What this task involves:
Beneath this instruction is a block of data; output from it exactly the lines that run from the one containing "dr_start <= 1'b1;" through the one containing "end else if (hstart)", inclusive.

☆ ☆ ☆ ☆

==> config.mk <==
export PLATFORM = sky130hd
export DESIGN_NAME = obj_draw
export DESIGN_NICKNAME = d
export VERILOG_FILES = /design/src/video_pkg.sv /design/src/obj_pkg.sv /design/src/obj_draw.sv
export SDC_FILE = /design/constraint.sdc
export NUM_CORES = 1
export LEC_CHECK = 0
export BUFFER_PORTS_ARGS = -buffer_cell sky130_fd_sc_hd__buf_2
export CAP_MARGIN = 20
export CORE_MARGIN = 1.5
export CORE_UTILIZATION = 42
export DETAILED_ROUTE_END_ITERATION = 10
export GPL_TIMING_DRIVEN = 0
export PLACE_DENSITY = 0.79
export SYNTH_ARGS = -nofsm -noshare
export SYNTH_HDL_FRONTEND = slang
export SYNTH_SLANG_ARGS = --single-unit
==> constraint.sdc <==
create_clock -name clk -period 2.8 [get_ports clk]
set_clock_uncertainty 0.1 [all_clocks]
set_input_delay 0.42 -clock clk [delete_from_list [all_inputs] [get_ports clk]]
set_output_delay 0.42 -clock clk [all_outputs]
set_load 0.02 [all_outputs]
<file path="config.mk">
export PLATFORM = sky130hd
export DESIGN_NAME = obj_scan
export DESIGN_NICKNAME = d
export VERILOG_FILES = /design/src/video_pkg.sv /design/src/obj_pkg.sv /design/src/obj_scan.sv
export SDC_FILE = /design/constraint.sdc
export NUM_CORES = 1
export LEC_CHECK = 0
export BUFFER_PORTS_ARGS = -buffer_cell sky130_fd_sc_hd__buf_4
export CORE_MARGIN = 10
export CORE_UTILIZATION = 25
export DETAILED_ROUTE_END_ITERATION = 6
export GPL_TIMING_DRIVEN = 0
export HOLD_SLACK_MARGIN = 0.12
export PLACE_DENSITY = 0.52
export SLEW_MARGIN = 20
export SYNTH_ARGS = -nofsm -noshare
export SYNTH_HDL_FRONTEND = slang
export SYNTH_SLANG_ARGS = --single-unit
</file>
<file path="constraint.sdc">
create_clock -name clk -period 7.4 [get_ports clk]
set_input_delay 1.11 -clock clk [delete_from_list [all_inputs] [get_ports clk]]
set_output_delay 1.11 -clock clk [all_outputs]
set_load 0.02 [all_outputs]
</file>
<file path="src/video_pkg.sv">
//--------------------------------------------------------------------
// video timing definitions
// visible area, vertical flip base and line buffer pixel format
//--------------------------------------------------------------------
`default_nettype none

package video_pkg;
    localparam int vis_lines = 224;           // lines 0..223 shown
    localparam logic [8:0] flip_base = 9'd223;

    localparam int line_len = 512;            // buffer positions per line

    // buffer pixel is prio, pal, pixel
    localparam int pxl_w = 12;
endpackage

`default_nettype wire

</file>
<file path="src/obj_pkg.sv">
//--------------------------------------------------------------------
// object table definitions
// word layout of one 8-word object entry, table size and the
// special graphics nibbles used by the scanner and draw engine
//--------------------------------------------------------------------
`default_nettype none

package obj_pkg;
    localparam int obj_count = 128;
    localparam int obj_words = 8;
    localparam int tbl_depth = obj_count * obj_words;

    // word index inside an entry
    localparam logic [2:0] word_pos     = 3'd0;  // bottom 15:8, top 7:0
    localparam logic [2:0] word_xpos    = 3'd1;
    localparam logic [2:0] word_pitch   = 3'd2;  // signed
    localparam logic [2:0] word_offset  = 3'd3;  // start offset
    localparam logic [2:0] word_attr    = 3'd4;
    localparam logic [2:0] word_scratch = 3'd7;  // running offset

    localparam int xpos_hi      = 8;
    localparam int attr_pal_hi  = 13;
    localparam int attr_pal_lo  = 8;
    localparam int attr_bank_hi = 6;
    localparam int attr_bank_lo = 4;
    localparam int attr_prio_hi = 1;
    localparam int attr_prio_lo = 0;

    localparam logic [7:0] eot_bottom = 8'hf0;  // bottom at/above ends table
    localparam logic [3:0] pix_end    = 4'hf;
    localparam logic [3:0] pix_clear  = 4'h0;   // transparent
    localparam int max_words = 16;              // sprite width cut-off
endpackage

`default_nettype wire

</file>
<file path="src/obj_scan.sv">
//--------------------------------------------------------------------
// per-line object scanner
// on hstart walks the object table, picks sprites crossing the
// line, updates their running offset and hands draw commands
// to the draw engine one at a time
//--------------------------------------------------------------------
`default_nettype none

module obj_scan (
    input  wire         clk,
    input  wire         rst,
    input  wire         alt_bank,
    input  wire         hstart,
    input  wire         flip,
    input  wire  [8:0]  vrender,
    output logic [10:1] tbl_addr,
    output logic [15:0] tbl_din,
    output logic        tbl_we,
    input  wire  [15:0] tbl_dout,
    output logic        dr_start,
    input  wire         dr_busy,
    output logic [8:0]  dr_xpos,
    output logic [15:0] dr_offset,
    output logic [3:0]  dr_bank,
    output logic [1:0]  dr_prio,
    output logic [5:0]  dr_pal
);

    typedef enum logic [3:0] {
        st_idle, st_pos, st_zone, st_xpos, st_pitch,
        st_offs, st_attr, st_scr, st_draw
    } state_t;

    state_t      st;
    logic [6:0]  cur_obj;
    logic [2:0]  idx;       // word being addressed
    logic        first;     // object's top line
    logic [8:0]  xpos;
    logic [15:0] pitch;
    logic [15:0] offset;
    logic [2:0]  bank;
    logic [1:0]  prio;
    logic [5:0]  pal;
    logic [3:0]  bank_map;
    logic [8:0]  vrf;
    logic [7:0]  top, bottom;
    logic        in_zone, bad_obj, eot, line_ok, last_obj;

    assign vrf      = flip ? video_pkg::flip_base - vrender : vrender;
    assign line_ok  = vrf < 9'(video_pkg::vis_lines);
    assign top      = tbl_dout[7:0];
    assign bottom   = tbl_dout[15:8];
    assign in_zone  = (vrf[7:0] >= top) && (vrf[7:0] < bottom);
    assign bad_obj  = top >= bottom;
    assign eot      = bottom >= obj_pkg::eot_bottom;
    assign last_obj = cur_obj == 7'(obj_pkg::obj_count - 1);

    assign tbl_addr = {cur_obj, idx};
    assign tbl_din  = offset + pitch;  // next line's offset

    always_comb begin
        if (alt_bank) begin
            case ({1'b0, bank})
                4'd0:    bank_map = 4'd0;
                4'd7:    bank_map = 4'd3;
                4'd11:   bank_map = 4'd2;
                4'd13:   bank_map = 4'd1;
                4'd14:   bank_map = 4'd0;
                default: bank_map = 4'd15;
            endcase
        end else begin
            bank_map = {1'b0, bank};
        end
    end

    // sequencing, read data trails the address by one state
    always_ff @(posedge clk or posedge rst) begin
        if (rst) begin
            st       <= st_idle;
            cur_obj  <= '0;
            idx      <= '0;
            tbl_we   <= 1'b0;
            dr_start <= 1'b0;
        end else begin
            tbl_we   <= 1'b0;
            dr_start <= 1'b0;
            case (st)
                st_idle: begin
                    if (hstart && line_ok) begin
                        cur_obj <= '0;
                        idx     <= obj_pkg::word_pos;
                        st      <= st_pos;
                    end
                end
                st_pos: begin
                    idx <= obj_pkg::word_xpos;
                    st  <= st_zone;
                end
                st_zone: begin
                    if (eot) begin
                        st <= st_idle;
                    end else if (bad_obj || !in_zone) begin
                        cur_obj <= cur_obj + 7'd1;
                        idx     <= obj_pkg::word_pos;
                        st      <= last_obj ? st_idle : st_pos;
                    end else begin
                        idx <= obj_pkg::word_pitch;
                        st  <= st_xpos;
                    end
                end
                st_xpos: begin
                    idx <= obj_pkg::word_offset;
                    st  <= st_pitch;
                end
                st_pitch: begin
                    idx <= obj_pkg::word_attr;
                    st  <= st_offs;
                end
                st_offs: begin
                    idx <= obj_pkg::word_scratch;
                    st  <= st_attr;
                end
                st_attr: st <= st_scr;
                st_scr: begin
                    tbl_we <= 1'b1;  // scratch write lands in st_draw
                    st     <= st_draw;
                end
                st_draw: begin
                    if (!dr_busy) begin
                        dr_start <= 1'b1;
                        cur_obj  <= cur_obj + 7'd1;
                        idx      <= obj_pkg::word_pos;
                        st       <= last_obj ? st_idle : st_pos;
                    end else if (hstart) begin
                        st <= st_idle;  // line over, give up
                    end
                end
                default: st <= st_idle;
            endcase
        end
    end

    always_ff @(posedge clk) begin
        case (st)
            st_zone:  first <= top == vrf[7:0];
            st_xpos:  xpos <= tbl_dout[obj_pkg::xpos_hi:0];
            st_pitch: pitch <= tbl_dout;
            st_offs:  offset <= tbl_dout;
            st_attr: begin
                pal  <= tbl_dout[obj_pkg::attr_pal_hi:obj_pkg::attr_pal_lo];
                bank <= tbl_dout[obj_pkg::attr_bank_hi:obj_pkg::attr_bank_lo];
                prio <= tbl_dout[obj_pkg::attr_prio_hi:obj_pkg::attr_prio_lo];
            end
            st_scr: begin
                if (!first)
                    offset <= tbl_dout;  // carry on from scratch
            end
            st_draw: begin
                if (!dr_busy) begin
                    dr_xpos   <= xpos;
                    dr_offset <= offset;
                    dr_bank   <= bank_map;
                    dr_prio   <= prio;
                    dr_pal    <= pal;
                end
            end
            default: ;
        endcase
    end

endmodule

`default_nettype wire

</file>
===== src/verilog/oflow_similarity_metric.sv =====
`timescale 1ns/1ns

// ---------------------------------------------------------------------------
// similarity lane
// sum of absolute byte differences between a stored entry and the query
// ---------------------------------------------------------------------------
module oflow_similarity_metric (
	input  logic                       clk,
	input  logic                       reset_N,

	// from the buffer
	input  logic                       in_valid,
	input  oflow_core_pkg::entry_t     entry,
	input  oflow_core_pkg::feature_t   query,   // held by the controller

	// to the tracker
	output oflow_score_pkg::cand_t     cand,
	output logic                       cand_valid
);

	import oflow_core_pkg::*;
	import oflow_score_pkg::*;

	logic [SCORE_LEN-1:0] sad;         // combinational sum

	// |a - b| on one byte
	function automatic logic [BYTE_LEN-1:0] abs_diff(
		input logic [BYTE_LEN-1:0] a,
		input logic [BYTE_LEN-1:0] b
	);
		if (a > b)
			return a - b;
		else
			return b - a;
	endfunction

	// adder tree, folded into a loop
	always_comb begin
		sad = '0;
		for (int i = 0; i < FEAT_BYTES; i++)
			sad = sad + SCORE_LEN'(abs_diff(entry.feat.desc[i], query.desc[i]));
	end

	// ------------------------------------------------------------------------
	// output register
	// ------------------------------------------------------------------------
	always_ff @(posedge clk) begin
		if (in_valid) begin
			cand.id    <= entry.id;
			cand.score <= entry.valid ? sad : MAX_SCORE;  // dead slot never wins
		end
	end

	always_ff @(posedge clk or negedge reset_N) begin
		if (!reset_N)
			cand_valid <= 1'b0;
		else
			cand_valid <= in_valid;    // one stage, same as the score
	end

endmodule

☆ ☆ ☆ ☆

Response to the exercise:
                        dr_start <= 1'b1;
                        cur_obj  <= cur_obj + 7'd1;
                        idx      <= obj_pkg::word_pos;
                        st       <= last_obj ? st_idle : st_pos;
                    end else if (hstart) begin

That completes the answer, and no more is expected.